Context: an optimization exercise on an open-source flow, tuned for small area and a short achievable clock period. The choices shown serve that exercise and are no tape-out recipe.
At most, simulation tests tie the RTL to the original design; equivalence was not proved.

// xgmii2axis_rx
module xgmii2axis_rx (
    input  logic        clk,
    input  logic        inv_aresetn,
    input  logic [63:0] xgmii_d_i,
    input  logic [7:0]  xgmii_c_i,
    output logic [63:0] m_axis_tdata_o,
    output logic [7:0]  m_axis_tkeep_o,
    output logic        m_axis_tvalid_o,
    output logic        m_axis_tlast_o,
    output logic        m_axis_tuser_o,
    output logic [31:0] good_frames_o,
    output logic [31:0] bad_frames_o
);
Settings: LEC_CHECK=0, CAP_MARGIN=20, CORE_MARGIN=2, CORE_UTILIZATION=40, CTS_CLUSTER_DIAMETER=90, CTS_CLUSTER_SIZE=24, SLEW_MARGIN=20, SYNTH_HIERARCHICAL=1; clock period 15.0 ns.
standard.sh (not shown) runs the stock make flow with config.mk's settings and CLKGATE_MAP_FILE= SYNTH_SCRIPT=/design/flow/synth_recipe.tcl, a recipe that flattens the netlist after the stock synthesis.
==> flow/flow/run.sh <==
#!/bin/bash
# The standard layout, with plain buffers (not delay cells) on the ports, and timing repair
# aimed at a 4.2 ns period (setup margin 10.8 ns on the 15 ns clock)
set -euo pipefail
bash standard.sh "BUFFER_PORTS_ARGS=-buffer_cell sky130_fd_sc_hd__buf_1" SETUP_SLACK_MARGIN=10.8 finish > layout.log 2>&1
The starting point produced a clean layout.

- - -

◆ TASK GOAL ◆
Please reproduce all of the material exactly.

◆ ANSWER BOX ◆
Context: an optimization exercise on an open-source flow, tuned for small area and a short achievable clock period. The choices shown serve that exercise and are no tape-out recipe.
At most, simulation tests tie the RTL to the original design; equivalence was not proved.

// xgmii2axis_rx
module xgmii2axis_rx (
    input  logic        clk,
    input  logic        inv_aresetn,
    input  logic [63:0] xgmii_d_i,
    input  logic [7:0]  xgmii_c_i,
    output logic [63:0] m_axis_tdata_o,
    output logic [7:0]  m_axis_tkeep_o,
    output logic        m_axis_tvalid_o,
    output logic        m_axis_tlast_o,
    output logic        m_axis_tuser_o,
    output logic [31:0] good_frames_o,
    output logic [31:0] bad_frames_o
);
Settings: LEC_CHECK=0, CAP_MARGIN=20, CORE_MARGIN=2, CORE_UTILIZATION=40, CTS_CLUSTER_DIAMETER=90, CTS_CLUSTER_SIZE=24, SLEW_MARGIN=20, SYNTH_HIERARCHICAL=1; clock period 15.0 ns.
standard.sh (not shown) runs the stock make flow with config.mk's settings and CLKGATE_MAP_FILE= SYNTH_SCRIPT=/design/flow/synth_recipe.tcl, a recipe that flattens the netlist after the stock synthesis.
==> flow/flow/run.sh <==
#!/bin/bash
# The standard layout, with plain buffers (not delay cells) on the ports, and timing repair
# aimed at a 4.2 ns period (setup margin 10.8 ns on the 15 ns clock)
set -euo pipefail
bash standard.sh "BUFFER_PORTS_ARGS=-buffer_cell sky130_fd_sc_hd__buf_1" SETUP_SLACK_MARGIN=10.8 finish > layout.log 2>&1
The starting point produced a clean layout.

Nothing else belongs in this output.